- YOUR OBJECTIVE: A single number is required: how many lines of the listing below include the word "this".

- RECORDS TO PROCESS:
######
**src/logic/pluckSynth_macros.svh**
```systemverilog
`ifndef PLUCKSYNTH_MACROS_SVH
`define PLUCKSYNTH_MACROS_SVH

////////////////////
// Voice bank size and sample format
`define NUM_STRINGS   8
`define SAMPLE_WIDTH  18          // 2.16 signed
`define PTR_WIDTH     8           // Longest note is 243 samples

////////////////////
// Loss filter gains in 2.16
`define GAIN_SUSTAIN  18'h07FC0   // Key held
`define GAIN_DAMP     18'h07DA4   // Key released so the ring dies sooner

// Mixer headroom bits, log2 of NUM_STRINGS
`define MIX_SHIFT     3

////////////////////
// Excitation noise
`define LFSR_SEED     18'h2A5F3   // Any nonzero state works
`define NOISE_SHIFT   2           // Burst level relative to full scale

`endif

```
**src/logic/pluckSynthPkg.sv**
```systemverilog
`default_nettype none

`include "pluckSynth_macros.svh"

package pluckSynthPkg;

	// One audio sample in 2.16
	typedef logic signed [`SAMPLE_WIDTH-1:0] sample_t;

	// Control bundle for one string
	typedef struct packed {
		logic pluck;    // Single cycle on key press
		logic sustain;  // Synchronized key level
	} stringCtrl_t;

	// Delay lengths in samples per string
	// Shorter line gives higher pitch
	parameter int unsigned noteLengthTable [`NUM_STRINGS] = '{
		243,
		230,
		231,
		218,
		206,
		194,
		183,
		173
	};

endpackage

`default_nettype wire

```
**src/logic/voiceMixer.sv**
```systemverilog
`default_nettype none

`include "pluckSynth_macros.svh"

module voiceMixer
	import pluckSynthPkg::*;
(
	input  wire                              CLOCK_50,
	input  wire                              rstN,
	input  wire                              sampleTick,
	input  wire sample_t [`NUM_STRINGS-1:0]  voiceOut,   // All string outputs
	output sample_t                          mixSample,
	output logic                             mixValid    // One cycle per mix
);

	localparam int SUM_WIDTH = `SAMPLE_WIDTH + `MIX_SHIFT;  // Room for every voice

	logic                        tickDelay;  // Voices valid in this cycle
	logic signed [SUM_WIDTH-1:0] mixSum;
	logic signed [SUM_WIDTH-1:0] mixScaled;

	// Guarded sum of sign-extended voices
	always_comb
	begin
		mixSum = '0;
		for (int i = 0; i < `NUM_STRINGS; i++)
			mixSum = mixSum + {{`MIX_SHIFT{voiceOut[i][`SAMPLE_WIDTH-1]}}, voiceOut[i]};
	end

	assign mixScaled = mixSum >>> `MIX_SHIFT;  // Back to full-scale range

	always_ff @(posedge CLOCK_50 or negedge rstN)
	begin
		if (!rstN)
		begin
			tickDelay <= 1'b0;
			mixValid  <= 1'b0;
		end
		else
		begin
			tickDelay <= sampleTick;  // Matches voice latency
			mixValid  <= tickDelay;
		end
	end

	// Mixed sample payload
	always_ff @(posedge CLOCK_50)
	begin
		if (tickDelay)
			mixSample <= mixScaled[`SAMPLE_WIDTH-1:0];
	end

endmodule

`default_nettype wire

```
--- src/logic/pluckSynth_macros.svh ---
`ifndef PLUCKSYNTH_MACROS_SVH
`define PLUCKSYNTH_MACROS_SVH

////////////////////
// Voice bank size and sample format
`define NUM_STRINGS   8
`define SAMPLE_WIDTH  18          // 2.16 signed
`define PTR_WIDTH     8           // Longest note is 243 samples

////////////////////
// Loss filter gains in 2.16
`define GAIN_SUSTAIN  18'h07FC0   // Key held
`define GAIN_DAMP     18'h07DA4   // Key released so the ring dies sooner

// Mixer headroom bits, log2 of NUM_STRINGS
`define MIX_SHIFT     3

////////////////////
// Excitation noise
`define LFSR_SEED     18'h2A5F3   // Any nonzero state works
`define NOISE_SHIFT   2           // Burst level relative to full scale

`endif

--- src/logic/pluckSynthPkg.sv ---
`default_nettype none

`include "pluckSynth_macros.svh"

package pluckSynthPkg;

	// One audio sample in 2.16
	typedef logic signed [`SAMPLE_WIDTH-1:0] sample_t;

	// Control bundle for one string
	typedef struct packed {
		logic pluck;    // Single cycle on key press
		logic sustain;  // Synchronized key level
	} stringCtrl_t;

	// Delay lengths in samples per string
	// Shorter line gives higher pitch
	parameter int unsigned noteLengthTable [`NUM_STRINGS] = '{
		243,
		230,
		231,
		218,
		206,
		194,
		183,
		173
	};

endpackage

`default_nettype wire

--- src/logic/delayLine.sv ---
`default_nettype none

`include "pluckSynth_macros.svh"

module delayLine
	import pluckSynthPkg::*;
#(
	parameter int unsigned delayLength = 243  // Samples in the loop
)
(
	input  wire          CLOCK_50,
	input  wire          rstN,
	input  wire          sampleTick,
	input  wire sample_t writeData,  // Replaces the entry at the pointer
	output sample_t      readData    // Entry at the pointer
);

	sample_t               mem [delayLength];
	logic [`PTR_WIDTH-1:0] ptr;

	assign readData = mem[ptr];  // Async read

	// Wrapping pointer
	always_ff @(posedge CLOCK_50 or negedge rstN)
	begin
		if (!rstN)
			ptr <= '0;
		else if (sampleTick)
			ptr <= (ptr == `PTR_WIDTH'(delayLength - 1)) ? '0 : ptr + 1'b1;
	end

	// Sample storage
	always_ff @(posedge CLOCK_50)
	begin
		if (sampleTick)
			mem[ptr] <= writeData;
	end

endmodule

`default_nettype wire

--- src/logic/stringVoice.sv ---
`default_nettype none

`include "pluckSynth_macros.svh"

module stringVoice
	import pluckSynthPkg::*;
#(
	parameter int unsigned delayLength = 243  // Sets the pitch
)
(
	input  wire              CLOCK_50,
	input  wire              rstN,
	input  wire              sampleTick,
	input  wire stringCtrl_t stringCtrl,  // Pluck strobe and key level
	input  wire sample_t     noise,       // Shared LFSR word
	output sample_t          voiceOut     // Registered string output
);

	localparam int W = `SAMPLE_WIDTH;

	sample_t               oldSample;     // Tap at the pointer
	sample_t               prevRead;      // Tap from the previous tick
	sample_t               exciteSample;
	sample_t               tapSum;
	sample_t               gain;
	sample_t               filterOut;
	sample_t               nextSample;    // Written back and output
	logic signed [2*W-1:0] product;       // Full-width 2.16 x 2.16
	logic [`PTR_WIDTH-1:0] exciteCount;   // Noise samples still to load
	logic                  active;        // Plucked at least once

	delayLine #(
		.delayLength (delayLength)
	) i_delayLine (
		.CLOCK_50   (CLOCK_50),
		.rstN       (rstN),
		.sampleTick (sampleTick),
		.writeData  (nextSample),
		.readData   (oldSample)
	);

	////////////////////
	// Loss filter
	assign exciteSample = noise >>> `NOISE_SHIFT;  // Scaled burst
	assign gain         = stringCtrl.sustain ? sample_t'(`GAIN_SUSTAIN)
	                                         : sample_t'(`GAIN_DAMP);
	assign tapSum       = oldSample + prevRead;    // Two-point sum
	assign product      = tapSum * gain;
	// Sign bit then integer LSB down to the top fraction bits
	assign filterOut    = {product[2*W-1], product[2*W-4 -: W-1]};

	// Burst first, then the decaying loop, silence before any pluck
	always_comb
	begin
		if (exciteCount != '0)
			nextSample = exciteSample;
		else if (active)
			nextSample = filterOut;
		else
			nextSample = '0;
	end

	////////////////////
	// Control and output state
	always_ff @(posedge CLOCK_50 or negedge rstN)
	begin
		if (!rstN)
		begin
			exciteCount <= '0;
			active      <= 1'b0;
			prevRead    <= '0;
			voiceOut    <= '0;
		end
		else
		begin
			if (stringCtrl.pluck)
			begin
				exciteCount <= `PTR_WIDTH'(delayLength);  // Refill whole line
				active      <= 1'b1;
			end
			else if (sampleTick && exciteCount != '0)
				exciteCount <= exciteCount - 1'b1;

			if (sampleTick)
			begin
				if (exciteCount != '0)
					prevRead <= '0;        // Start the filter clean
				else if (active)
					prevRead <= oldSample;
				voiceOut <= nextSample;    // One cycle after the tick
			end
		end
	end

endmodule

`default_nettype wire
`src/logic/pluckSynth_macros.svh`:
```
`ifndef PLUCKSYNTH_MACROS_SVH
`define PLUCKSYNTH_MACROS_SVH

////////////////////
// Voice bank size and sample format
`define NUM_STRINGS   8
`define SAMPLE_WIDTH  18          // 2.16 signed
`define PTR_WIDTH     8           // Longest note is 243 samples

////////////////////
// Loss filter gains in 2.16
`define GAIN_SUSTAIN  18'h07FC0   // Key held
`define GAIN_DAMP     18'h07DA4   // Key released so the ring dies sooner

// Mixer headroom bits, log2 of NUM_STRINGS
`define MIX_SHIFT     3

////////////////////
// Excitation noise
`define LFSR_SEED     18'h2A5F3   // Any nonzero state works
`define NOISE_SHIFT   2           // Burst level relative to full scale

`endif

```
`src/logic/pluckSynthPkg.sv`:
```
`default_nettype none

`include "pluckSynth_macros.svh"

package pluckSynthPkg;

	// One audio sample in 2.16
	typedef logic signed [`SAMPLE_WIDTH-1:0] sample_t;

	// Control bundle for one string
	typedef struct packed {
		logic pluck;    // Single cycle on key press
		logic sustain;  // Synchronized key level
	} stringCtrl_t;

	// Delay lengths in samples per string
	// Shorter line gives higher pitch
	parameter int unsigned noteLengthTable [`NUM_STRINGS] = '{
		243,
		230,
		231,
		218,
		206,
		194,
		183,
		173
	};

endpackage

`default_nettype wire

```
`src/logic/noiseSource.sv`:
```
`default_nettype none

`include "pluckSynth_macros.svh"

module noiseSource
	import pluckSynthPkg::*;
(
	input  wire     CLOCK_50,
	input  wire     rstN,
	input  wire     sampleTick,  // Steps the sequence
	output sample_t noise        // Shared by every voice
);

	logic [`SAMPLE_WIDTH-1:0] lfsr;
	logic                     feedback;

	// Taps 17 and 10 for the 18-bit Fibonacci form
	assign feedback = lfsr[`SAMPLE_WIDTH-1] ^ lfsr[10];

	always_ff @(posedge CLOCK_50 or negedge rstN)
	begin
		if (!rstN)
			lfsr <= `LFSR_SEED;
		else if (sampleTick)
			lfsr <= {lfsr[`SAMPLE_WIDTH-2:0], feedback};  // Shift left
	end

	// Voices sample this at the tick edge, so they see the pre-step value
	assign noise = sample_t'(lfsr);

endmodule

`default_nettype wire

```
<file path="src/ex_pkg.sv">
`default_nettype none

package ex_pkg;

    // data path width
    localparam int xlen = 64;
    // fixed 32-bit encoding, no compressed ops
    localparam int inst_bytes = 4;

    typedef logic [xlen-1:0] xlen_t;
    typedef logic [4:0]      reg_addr_t;

    // instruction class from decode
    typedef enum logic [2:0] {
        alu_reg,
        alu_imm,
        lui,
        auipc,
        jal,
        jalr,
        branch
    } op_class_e;

    typedef enum logic [3:0] {
        add,
        sub,
        slt,
        sltu,
        xor_op,
        or_op,
        and_op,
        sll,
        srl,
        sra
    } alu_op_e;

    // encoded as funct3 so decode passes the field straight through
    typedef enum logic [2:0] {
        beq  = 3'b000,
        bne  = 3'b001,
        blt  = 3'b100,
        bge  = 3'b101,
        bltu = 3'b110,
        bgeu = 3'b111
    } branch_cond_e;

    // item from decode, rd is zero for branches
    typedef struct packed {
        xlen_t        pc;
        op_class_e    op_class;
        alu_op_e      alu_op;
        logic         word_op;
        branch_cond_e branch_cond;
        reg_addr_t    rd;
        reg_addr_t    rs1;
        reg_addr_t    rs2;
        xlen_t        src1;
        xlen_t        src2;
        // sign-extended by decode
        xlen_t        imm;
    } id_ex_t;

    // writeback seen from a later stage
    typedef struct packed {
        logic      write;
        reg_addr_t rd;
        xlen_t     data;
    } fwd_t;

    typedef struct packed {
        xlen_t     pc;
        reg_addr_t rd;
        xlen_t     result;
    } ex_mem_t;

    typedef struct packed {
        xlen_t rs1_val;
        xlen_t rs2_val;
        xlen_t op_a;
        xlen_t op_b;
    } operands_t;

endpackage

`default_nettype wire

</file>
<file path="src/ex_alu.sv">
`timescale 1ns/1ps
`default_nettype none

module ex_alu (
    input  ex_pkg::alu_op_e alu_op,
    input  logic            word_op,
    input  ex_pkg::xlen_t   op_a,
    input  ex_pkg::xlen_t   op_b,
    output ex_pkg::xlen_t   result
);
    import ex_pkg::*;

    logic [5:0] shamt;
    xlen_t      shift_src;
    xlen_t      raw;

    // word ops only look at 5 bits of shift amount
    assign shamt = word_op ? {1'b0, op_b[4:0]} : op_b[5:0];

    // right shifts on words start from the low half
    always_comb begin
        if (!word_op) begin
            shift_src = op_a;
        end else if (alu_op == sra) begin
            shift_src = {{(xlen - 32){op_a[31]}}, op_a[31:0]};
        end else begin
            shift_src = {{(xlen - 32){1'b0}}, op_a[31:0]};
        end
    end

    always_comb begin
        case (alu_op)
            add:    raw = op_a + op_b;
            sub:    raw = op_a - op_b;
            slt:    raw = xlen_t'($signed(op_a) < $signed(op_b));
            sltu:   raw = xlen_t'(op_a < op_b);
            xor_op: raw = op_a ^ op_b;
            or_op:  raw = op_a | op_b;
            and_op: raw = op_a & op_b;
            // sllw only keeps bits 31:0, upper half is dropped below
            sll:    raw = op_a << shamt;
            srl:    raw = shift_src >> shamt;
            sra:    raw = $signed(shift_src) >>> shamt;
            default: raw = '0;
        endcase
    end

    // addw, subw and the word shifts
    // sign-extend from bit 31
    assign result = word_op ? {{(xlen - 32){raw[31]}}, raw[31:0]} : raw;

endmodule

`default_nettype wire

</file>
<file path="src/ex_branch_unit.sv">
`timescale 1ns/1ps
`default_nettype none

module ex_branch_unit (
    input  logic              item_valid,
    input  logic              handoff,
    input  ex_pkg::id_ex_t    item,
    input  ex_pkg::operands_t operands,
    output logic              pc_update,
    output ex_pkg::xlen_t     dnpc
);
    import ex_pkg::*;

    logic  cond_met;
    logic  is_jump;
    logic  is_branch;
    logic  predicted;
    xlen_t target;
    xlen_t seq_pc;

    // compare on forwarded values
    always_comb begin
        case (item.branch_cond)
            beq:     cond_met = operands.rs1_val == operands.rs2_val;
            bne:     cond_met = operands.rs1_val != operands.rs2_val;
            blt:     cond_met = $signed(operands.rs1_val) < $signed(operands.rs2_val);
            bge:     cond_met = $signed(operands.rs1_val) >= $signed(operands.rs2_val);
            bltu:    cond_met = operands.rs1_val < operands.rs2_val;
            bgeu:    cond_met = operands.rs1_val >= operands.rs2_val;
            default: cond_met = 1'b0;
        endcase
    end

    assign is_jump   = (item.op_class == jal) || (item.op_class == jalr);
    assign is_branch = item.op_class == branch;
    // decode guessed backward taken, forward not taken
    assign predicted = item.imm[xlen-1];

    // jalr is register relative, everything else pc relative
    assign target = ((item.op_class == jalr) ? operands.rs1_val : item.pc) + item.imm;
    assign seq_pc = item.pc + xlen_t'(inst_bytes);
    assign dnpc   = (is_jump || (is_branch && cond_met)) ? target : seq_pc;

    // fetch only hears about it when the item really leaves
    assign pc_update = handoff && (is_jump || (is_branch && (cond_met != predicted)));

    always_comb begin
        a_update_needs_item: assert (!pc_update || item_valid);
    end

endmodule

`default_nettype wire

</file>
<file path="src/ex_operand_unit.sv">
`timescale 1ns/1ps
`default_nettype none

module ex_operand_unit (
    input  ex_pkg::id_ex_t    item,
    input  ex_pkg::fwd_t      mem_fwd,
    input  ex_pkg::fwd_t      wb_fwd,
    output ex_pkg::operands_t operands
);
    import ex_pkg::*;

    logic uses_rs2;

    // youngest writer wins, x0 is hardwired and never replaced
    function automatic xlen_t resolve(
        input reg_addr_t src,
        input xlen_t     decoded,
        input logic      enable,
        input fwd_t      mem_f,
        input fwd_t      wb_f
    );
        xlen_t val;
        val = decoded;
        if (enable && src != '0) begin
            if (mem_f.write && mem_f.rd == src) begin
                val = mem_f.data;
            end else if (wb_f.write && wb_f.rd == src) begin
                val = wb_f.data;
            end
        end
        return val;
    endfunction

    always_comb begin
        // only register ops and branches read rs2
        uses_rs2 = (item.op_class == alu_reg) || (item.op_class == branch);

        operands.rs1_val = resolve(item.rs1, item.src1, 1'b1, mem_fwd, wb_fwd);
        operands.rs2_val = resolve(item.rs2, item.src2, uses_rs2, mem_fwd, wb_fwd);

        // operand a
        case (item.op_class)
            lui:              operands.op_a = '0;
            auipc, jal, jalr: operands.op_a = item.pc;
            default:          operands.op_a = operands.rs1_val;
        endcase

        // operand b, jumps add the link offset
        case (item.op_class)
            alu_imm, lui, auipc: operands.op_b = item.imm;
            jal, jalr:           operands.op_b = xlen_t'(inst_bytes);
            default:             operands.op_b = operands.rs2_val;
        endcase

        // x0 and an unread rs2 keep what decode read
        a_no_x0_fwd: assert ((item.rs1 != '0 || operands.rs1_val == item.src1) &&
                             ((item.rs2 != '0 && uses_rs2) ||
                              operands.rs2_val == item.src2));
    end

endmodule

`default_nettype wire

</file>
<file path="src/ex_stage.sv">
`timescale 1ns/1ps
`default_nettype none

module ex_stage (
    input  logic            clk,
    input  logic            rst_n,
    input  logic            in_valid,
    output logic            in_ready,
    input  ex_pkg::id_ex_t  in_bus,
    output logic            out_valid,
    input  logic            out_ready,
    output ex_pkg::ex_mem_t out_bus,
    input  ex_pkg::fwd_t    mem_fwd,
    input  ex_pkg::fwd_t    wb_fwd,
    input  logic            branch_flush,
    output logic            pc_update,
    output ex_pkg::xlen_t   dnpc
);
    import ex_pkg::*;

    logic      item_valid;
    id_ex_t    item;
    operands_t operands;
    xlen_t     alu_result;
    logic      handoff;

    // single-cycle stage, MEM ready propagates straight back
    assign in_ready  = out_ready;
    assign out_valid = item_valid;
    assign handoff   = item_valid && out_ready;

    ex_stage_reg i_stage_reg (
        .clk        (clk),
        .rst_n      (rst_n),
        .flush      (branch_flush),
        .in_valid   (in_valid),
        .in_bus     (in_bus),
        .advance    (out_ready),
        .item_valid (item_valid),
        .item       (item)
    );

    ex_operand_unit i_operand_unit (
        .item     (item),
        .mem_fwd  (mem_fwd),
        .wb_fwd   (wb_fwd),
        .operands (operands)
    );

    ex_alu i_alu (
        .alu_op  (item.alu_op),
        .word_op (item.word_op),
        .op_a    (operands.op_a),
        .op_b    (operands.op_b),
        .result  (alu_result)
    );

    ex_branch_unit i_branch_unit (
        .item_valid (item_valid),
        .handoff    (handoff),
        .item       (item),
        .operands   (operands),
        .pc_update  (pc_update),
        .dnpc       (dnpc)
    );

    // jumps carry pc + 4 as their link value here
    assign out_bus = '{pc: item.pc, rd: item.rd, result: alu_result};

    // accepted and not flushed, so it shows up one cycle later
    a_one_cycle: assert property (
        @(posedge clk) disable iff (!rst_n)
        in_valid && in_ready && !branch_flush |=> out_valid
    );

    // stalled output stays put while forwarding sources are quiet
    a_hold_stable: assert property (
        @(posedge clk) disable iff (!rst_n)
        $past(out_valid && !out_ready) && $stable(mem_fwd) && $stable(wb_fwd)
            |-> $stable(out_bus)
    );

endmodule

`default_nettype wire

</file>
<file path="src/ex_stage_reg.sv">
`timescale 1ns/1ps
`default_nettype none

module ex_stage_reg (
    input  logic           clk,
    input  logic           rst_n,
    input  logic           flush,
    input  logic           in_valid,
    input  ex_pkg::id_ex_t in_bus,
    input  logic           advance,
    output logic           item_valid,
    output ex_pkg::id_ex_t item
);

    // valid bit, flush beats a load
    always_ff @(posedge clk or negedge rst_n) begin
        if (!rst_n) begin
            item_valid <= 1'b0;
        end else if (flush) begin
            item_valid <= 1'b0;
        end else if (advance) begin
            item_valid <= in_valid;
        end
    end

    // payload only moves with advance
    // stale contents are masked by item_valid
    always_ff @(posedge clk) begin
        if (advance) begin
            item <= in_bus;
        end
    end

    // a flushed slot is empty on the next cycle, whatever advance did
    a_flush_empties: assert property (
        @(posedge clk) disable iff (!rst_n)
        flush |=> !item_valid
    );

endmodule

`default_nettype wire

</file>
######
- WRITTEN ANSWER: 2